Internal: You will have many stakeholders on your team(s) that each come with their own unique perspectives and backgrounds. Don’t discount this valuable corporate wealth by only interacting with leaders or by limiting your communications to impersonal emails or attending meetings. Reach out and listen to different perspectives – product support, training, implementation teams, technical sales support are groups that are often neglected but can provide some outstanding product insights. But it requires listening, not telling. Probe. Reflect. Thank.

External: Prospective and current clients don’t want Product Managers to sell to them. They want to be heard. Think about the last poor personal product experience that you had – anything from opening a medicine bottle to reporting traffic problems on the road. What if the Product Manager had reached out and asked about it. You would not want to hear about why the product was hard to use or what is coming next. You would want to be listened to. Your market is the same.

#2 Inductive Reasoning – Team over Individual

As a Product Manager, you will be supplied with a huge amount of data. From market statistics to innovative internal ideas to defect logs. It is critical to sift through this morass and develop a winning set of priorities and plans. Avoid reacting to the largest or loudest customer and look for the “meaning to the (March?) madness.”
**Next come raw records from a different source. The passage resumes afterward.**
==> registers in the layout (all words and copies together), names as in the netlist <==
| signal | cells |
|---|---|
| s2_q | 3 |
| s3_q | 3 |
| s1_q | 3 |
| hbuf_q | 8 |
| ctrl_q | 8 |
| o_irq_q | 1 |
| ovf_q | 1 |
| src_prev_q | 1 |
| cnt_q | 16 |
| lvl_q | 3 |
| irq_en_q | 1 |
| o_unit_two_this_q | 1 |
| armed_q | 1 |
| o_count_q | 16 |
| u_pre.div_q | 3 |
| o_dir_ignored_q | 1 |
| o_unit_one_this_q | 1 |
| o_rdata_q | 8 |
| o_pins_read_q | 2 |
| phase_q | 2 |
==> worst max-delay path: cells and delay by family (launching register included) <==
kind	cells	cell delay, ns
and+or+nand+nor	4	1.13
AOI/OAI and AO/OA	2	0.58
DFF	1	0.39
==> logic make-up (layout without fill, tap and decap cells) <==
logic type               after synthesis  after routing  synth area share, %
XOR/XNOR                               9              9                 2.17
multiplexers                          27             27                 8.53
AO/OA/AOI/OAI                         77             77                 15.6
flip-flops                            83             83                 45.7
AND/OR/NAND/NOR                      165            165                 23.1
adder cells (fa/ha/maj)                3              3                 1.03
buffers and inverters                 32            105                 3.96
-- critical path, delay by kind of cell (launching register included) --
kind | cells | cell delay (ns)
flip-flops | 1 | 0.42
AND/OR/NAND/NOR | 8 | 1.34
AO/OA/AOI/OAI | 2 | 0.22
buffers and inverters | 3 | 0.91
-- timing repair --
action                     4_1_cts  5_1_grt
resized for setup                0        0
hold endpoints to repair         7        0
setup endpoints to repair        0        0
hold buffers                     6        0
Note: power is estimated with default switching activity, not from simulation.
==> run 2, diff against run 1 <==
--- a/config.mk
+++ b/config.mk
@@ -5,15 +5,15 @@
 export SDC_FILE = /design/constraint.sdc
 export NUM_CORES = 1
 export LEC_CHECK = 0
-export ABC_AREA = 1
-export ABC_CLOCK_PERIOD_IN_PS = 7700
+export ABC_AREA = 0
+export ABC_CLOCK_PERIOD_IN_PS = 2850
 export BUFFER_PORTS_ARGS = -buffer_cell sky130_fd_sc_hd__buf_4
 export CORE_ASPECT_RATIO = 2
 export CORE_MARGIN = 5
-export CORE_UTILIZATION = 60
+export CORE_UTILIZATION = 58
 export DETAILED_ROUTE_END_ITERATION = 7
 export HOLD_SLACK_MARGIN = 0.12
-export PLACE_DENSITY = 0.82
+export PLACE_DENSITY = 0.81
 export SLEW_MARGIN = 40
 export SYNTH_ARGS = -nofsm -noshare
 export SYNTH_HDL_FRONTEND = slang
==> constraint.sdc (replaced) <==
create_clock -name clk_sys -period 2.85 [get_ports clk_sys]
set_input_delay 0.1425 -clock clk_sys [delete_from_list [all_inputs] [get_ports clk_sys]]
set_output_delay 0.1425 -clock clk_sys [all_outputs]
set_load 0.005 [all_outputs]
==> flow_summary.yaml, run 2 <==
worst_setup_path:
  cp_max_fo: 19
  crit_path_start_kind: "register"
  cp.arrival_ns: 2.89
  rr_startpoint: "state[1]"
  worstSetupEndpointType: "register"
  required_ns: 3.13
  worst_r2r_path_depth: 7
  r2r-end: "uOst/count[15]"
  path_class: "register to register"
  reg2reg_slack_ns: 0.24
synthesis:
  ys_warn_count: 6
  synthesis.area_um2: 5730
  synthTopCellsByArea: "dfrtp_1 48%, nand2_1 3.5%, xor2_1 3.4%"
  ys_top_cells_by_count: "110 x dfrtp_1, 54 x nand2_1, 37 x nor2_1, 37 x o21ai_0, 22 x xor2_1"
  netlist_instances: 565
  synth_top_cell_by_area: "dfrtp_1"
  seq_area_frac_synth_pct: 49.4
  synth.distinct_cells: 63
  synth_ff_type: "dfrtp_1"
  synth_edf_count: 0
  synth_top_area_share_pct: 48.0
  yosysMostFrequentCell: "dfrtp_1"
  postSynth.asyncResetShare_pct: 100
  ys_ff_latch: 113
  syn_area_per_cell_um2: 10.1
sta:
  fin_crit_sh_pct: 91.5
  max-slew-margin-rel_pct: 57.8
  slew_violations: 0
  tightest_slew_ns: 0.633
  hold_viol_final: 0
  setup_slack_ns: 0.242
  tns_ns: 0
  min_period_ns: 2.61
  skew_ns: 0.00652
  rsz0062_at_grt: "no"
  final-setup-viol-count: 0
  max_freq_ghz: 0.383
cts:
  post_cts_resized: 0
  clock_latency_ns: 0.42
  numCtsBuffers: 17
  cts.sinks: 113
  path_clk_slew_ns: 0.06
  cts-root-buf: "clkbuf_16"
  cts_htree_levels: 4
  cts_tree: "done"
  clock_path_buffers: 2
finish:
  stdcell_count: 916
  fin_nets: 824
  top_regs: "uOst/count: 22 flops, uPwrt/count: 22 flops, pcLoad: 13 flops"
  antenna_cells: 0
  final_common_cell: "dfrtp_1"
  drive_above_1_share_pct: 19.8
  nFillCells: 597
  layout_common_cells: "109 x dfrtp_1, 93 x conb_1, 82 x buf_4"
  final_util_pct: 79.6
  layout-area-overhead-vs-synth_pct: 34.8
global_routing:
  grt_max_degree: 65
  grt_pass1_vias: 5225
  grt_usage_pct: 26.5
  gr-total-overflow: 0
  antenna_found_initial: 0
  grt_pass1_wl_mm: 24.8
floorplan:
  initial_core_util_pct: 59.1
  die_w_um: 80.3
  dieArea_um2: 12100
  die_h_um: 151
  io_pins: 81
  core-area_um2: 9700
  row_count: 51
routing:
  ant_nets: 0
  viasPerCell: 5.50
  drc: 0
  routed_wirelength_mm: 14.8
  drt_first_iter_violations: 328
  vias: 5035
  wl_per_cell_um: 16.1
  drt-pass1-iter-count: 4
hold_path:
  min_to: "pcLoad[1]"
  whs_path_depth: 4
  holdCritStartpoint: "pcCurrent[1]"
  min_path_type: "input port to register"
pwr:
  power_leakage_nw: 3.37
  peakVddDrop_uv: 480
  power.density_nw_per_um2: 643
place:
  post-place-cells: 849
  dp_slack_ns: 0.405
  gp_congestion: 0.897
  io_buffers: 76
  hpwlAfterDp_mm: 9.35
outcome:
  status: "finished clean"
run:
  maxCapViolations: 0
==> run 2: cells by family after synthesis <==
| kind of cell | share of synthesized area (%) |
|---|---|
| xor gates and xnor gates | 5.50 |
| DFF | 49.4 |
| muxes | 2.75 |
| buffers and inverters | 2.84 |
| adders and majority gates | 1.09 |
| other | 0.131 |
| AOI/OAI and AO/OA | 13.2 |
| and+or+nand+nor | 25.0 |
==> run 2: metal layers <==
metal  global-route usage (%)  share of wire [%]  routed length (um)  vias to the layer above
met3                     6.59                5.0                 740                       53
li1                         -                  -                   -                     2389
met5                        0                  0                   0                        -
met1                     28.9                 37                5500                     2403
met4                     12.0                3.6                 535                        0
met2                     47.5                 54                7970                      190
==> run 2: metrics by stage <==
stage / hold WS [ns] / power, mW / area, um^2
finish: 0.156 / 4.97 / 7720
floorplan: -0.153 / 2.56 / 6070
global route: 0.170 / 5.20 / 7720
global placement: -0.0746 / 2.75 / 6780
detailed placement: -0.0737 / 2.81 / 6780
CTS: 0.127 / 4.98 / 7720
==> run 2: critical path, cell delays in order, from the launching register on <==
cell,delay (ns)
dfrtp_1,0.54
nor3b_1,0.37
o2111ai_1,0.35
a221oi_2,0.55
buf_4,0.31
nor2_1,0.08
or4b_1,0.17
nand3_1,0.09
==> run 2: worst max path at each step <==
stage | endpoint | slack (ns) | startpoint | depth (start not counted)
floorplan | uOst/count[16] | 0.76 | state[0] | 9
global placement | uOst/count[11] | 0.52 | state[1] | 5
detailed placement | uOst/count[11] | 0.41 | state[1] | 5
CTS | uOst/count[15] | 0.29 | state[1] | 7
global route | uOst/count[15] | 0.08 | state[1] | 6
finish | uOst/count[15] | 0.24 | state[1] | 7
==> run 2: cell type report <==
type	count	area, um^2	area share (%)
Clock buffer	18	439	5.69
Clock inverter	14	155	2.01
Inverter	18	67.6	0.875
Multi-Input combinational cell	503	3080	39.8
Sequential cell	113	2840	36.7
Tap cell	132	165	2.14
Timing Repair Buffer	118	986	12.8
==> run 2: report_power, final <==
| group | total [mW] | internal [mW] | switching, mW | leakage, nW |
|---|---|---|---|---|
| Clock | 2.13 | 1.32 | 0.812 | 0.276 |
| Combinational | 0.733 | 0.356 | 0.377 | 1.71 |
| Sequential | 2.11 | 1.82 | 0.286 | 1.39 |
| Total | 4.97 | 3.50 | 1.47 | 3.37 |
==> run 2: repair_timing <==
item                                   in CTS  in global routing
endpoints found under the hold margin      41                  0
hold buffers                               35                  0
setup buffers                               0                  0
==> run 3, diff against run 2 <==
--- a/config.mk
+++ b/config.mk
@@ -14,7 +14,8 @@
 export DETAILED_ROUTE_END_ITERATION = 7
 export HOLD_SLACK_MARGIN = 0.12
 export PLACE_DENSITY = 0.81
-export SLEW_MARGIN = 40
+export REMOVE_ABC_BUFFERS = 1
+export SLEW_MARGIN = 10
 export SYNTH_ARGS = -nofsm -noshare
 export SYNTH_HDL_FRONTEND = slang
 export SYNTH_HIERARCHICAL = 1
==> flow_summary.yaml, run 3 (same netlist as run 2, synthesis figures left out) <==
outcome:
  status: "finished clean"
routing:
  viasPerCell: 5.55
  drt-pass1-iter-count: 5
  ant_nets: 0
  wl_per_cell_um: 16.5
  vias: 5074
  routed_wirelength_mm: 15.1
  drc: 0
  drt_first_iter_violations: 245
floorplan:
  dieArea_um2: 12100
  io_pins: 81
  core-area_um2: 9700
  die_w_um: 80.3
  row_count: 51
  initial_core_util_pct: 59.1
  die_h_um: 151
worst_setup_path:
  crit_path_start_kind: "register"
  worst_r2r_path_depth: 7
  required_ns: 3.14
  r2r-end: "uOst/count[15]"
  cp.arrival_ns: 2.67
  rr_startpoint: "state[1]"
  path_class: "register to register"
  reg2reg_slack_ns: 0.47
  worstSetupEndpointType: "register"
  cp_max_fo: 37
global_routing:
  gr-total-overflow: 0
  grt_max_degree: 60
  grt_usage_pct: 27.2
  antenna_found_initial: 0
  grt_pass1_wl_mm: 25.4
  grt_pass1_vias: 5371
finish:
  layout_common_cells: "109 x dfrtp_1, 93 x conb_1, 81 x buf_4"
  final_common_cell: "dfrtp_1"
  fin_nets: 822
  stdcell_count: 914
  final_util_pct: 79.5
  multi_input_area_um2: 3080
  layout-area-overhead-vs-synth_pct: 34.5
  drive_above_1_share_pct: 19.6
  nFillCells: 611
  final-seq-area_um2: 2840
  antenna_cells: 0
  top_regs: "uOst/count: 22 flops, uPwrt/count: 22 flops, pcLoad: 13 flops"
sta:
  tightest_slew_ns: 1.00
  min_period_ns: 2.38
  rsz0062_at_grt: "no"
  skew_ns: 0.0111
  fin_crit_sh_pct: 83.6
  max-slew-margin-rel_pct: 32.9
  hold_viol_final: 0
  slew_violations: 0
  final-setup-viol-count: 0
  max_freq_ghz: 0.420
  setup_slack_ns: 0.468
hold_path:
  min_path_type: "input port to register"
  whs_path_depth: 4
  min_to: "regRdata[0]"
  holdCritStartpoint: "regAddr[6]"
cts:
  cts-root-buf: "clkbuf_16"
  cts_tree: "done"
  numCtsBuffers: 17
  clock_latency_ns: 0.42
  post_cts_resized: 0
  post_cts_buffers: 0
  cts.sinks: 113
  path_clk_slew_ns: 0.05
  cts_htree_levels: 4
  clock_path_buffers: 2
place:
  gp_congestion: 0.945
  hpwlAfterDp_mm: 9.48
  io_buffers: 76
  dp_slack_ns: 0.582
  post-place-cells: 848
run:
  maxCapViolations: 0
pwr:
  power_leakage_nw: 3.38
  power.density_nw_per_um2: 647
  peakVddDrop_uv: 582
#3 Time Management – The Shot Clock

No other career will stretch your time management skills more than that of Product Management. And, every individual comes with their own strengths, weaknesses, and things they enjoy doing. The true measure of product success is profitability for the company and winning individuals put aside their own interests for the sake of product success. Examples include:

  • Avoiding technical details and architectural debates (leave it to the Team)
  • Accepting others’ opinions over our own
  • Not getting distracted by superfluous “rabbit trails”
  • Delegating – you can’t do it all

#4 Decision Making – Taking the Shot

Making no decision is a bad decision. There will be points in time in every project and plan where a prioritization or go/no-go decision needs to be made. Product Managers must be willing to make a decision based on incomplete information. There will never be enough time or information to be absolutely sure that it is the right decision – but a decision must be made.